How can I tell if it's as simple as the neutral safety switch and not
a full blown clutch?
I would normally expect a neutral safety switch on a manual to prevent you from starting the engine, not getting into gear once the engine is running. This is the behavior that my car exhibits: if you don't have your clutch pedal pushed down, the car won't start.
So, if the car was already running, a bad switch doesn't sound like the culprit.
How did the car behave when you tried to engage first? Did the gears grind? Did the stick move at all?
How did the other gears sound? With a usable clutch mechanism, you should be able to engage top gear at a dead stop (although you won't be able to move, most likely).
If all the gears sound bad, I would be concerned about the clutch. If only first is bad, I would be worried about a gear or a synchro.
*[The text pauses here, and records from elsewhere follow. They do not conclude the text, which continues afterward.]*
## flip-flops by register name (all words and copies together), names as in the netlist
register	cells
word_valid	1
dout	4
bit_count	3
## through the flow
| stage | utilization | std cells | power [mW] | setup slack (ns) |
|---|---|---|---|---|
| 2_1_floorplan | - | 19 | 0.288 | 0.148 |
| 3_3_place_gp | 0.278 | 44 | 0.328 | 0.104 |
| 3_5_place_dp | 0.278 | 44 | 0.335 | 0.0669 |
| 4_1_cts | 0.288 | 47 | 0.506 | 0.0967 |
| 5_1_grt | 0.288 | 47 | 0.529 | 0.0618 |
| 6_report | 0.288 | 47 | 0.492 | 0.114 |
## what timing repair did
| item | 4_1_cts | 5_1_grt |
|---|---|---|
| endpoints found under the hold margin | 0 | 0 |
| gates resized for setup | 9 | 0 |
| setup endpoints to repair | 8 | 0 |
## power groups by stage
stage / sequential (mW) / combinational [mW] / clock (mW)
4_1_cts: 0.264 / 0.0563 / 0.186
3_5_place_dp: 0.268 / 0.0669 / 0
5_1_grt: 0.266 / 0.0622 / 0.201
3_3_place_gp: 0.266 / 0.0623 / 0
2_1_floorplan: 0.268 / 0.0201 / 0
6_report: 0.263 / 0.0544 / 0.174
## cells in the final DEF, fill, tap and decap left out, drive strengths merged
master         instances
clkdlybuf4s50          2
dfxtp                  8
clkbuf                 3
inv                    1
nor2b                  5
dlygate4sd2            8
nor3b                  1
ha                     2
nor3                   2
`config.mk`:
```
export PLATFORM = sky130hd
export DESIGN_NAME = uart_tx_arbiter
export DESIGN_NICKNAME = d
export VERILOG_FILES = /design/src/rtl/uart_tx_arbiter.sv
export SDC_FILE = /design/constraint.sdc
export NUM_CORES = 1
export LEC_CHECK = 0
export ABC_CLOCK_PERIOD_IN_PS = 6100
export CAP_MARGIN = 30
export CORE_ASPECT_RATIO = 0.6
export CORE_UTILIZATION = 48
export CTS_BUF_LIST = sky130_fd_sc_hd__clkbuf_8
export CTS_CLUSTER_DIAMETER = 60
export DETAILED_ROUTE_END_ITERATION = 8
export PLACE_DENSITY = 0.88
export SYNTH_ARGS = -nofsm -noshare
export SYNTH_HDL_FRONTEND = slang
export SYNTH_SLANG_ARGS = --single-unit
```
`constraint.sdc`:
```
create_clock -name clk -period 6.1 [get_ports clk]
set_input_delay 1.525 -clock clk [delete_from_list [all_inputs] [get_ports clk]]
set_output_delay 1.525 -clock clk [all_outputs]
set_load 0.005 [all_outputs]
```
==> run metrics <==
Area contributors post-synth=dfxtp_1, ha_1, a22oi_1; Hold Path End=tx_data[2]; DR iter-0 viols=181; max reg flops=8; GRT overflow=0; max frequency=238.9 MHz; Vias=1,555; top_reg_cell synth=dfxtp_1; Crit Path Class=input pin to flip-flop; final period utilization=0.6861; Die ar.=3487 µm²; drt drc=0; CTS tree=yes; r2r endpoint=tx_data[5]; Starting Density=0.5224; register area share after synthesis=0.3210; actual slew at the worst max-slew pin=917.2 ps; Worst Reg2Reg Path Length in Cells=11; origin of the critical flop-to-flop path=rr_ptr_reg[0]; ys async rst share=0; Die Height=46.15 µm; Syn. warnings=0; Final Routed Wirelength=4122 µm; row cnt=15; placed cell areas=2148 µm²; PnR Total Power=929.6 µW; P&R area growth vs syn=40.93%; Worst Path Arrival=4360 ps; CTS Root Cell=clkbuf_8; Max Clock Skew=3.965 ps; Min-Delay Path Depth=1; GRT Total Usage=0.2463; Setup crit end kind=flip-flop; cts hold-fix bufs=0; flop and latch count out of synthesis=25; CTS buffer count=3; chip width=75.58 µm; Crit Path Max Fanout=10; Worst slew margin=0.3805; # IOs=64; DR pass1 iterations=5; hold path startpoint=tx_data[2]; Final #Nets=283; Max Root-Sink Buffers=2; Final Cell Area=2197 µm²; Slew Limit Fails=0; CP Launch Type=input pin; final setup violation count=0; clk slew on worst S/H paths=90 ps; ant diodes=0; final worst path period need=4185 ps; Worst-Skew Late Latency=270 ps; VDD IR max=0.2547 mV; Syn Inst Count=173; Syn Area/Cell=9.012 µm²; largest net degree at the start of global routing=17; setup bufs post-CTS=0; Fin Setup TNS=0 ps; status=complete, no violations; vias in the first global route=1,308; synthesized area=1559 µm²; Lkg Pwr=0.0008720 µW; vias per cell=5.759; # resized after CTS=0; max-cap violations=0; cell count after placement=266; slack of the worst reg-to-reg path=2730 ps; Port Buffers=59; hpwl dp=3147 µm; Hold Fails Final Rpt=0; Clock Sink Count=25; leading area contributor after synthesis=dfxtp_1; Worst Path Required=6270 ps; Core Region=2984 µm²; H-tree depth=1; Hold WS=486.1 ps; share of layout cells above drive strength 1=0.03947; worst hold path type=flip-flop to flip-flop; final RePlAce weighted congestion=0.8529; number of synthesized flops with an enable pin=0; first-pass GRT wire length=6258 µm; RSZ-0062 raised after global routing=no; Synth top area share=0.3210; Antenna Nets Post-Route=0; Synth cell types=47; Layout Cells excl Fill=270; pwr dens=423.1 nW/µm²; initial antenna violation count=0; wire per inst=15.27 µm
Final question: did this occur suddenly? Were you driving fine at one stop light and things were broken at the next light? If so, think back: was there a distinctive sound or symptom of the failure? A mechanical failure of this sort would likely have been very noticeable. An electrical fault could have been much more subtle.
Responding to the comments
When you say that you couldn't get out of gear, what do you mean? Does the stick move at all? Can you push the stick towards one of the gear gates? Do the gears grind when you do? Or is there silence?
If you can't move the stick at all, I would be concerned about the shift linkage.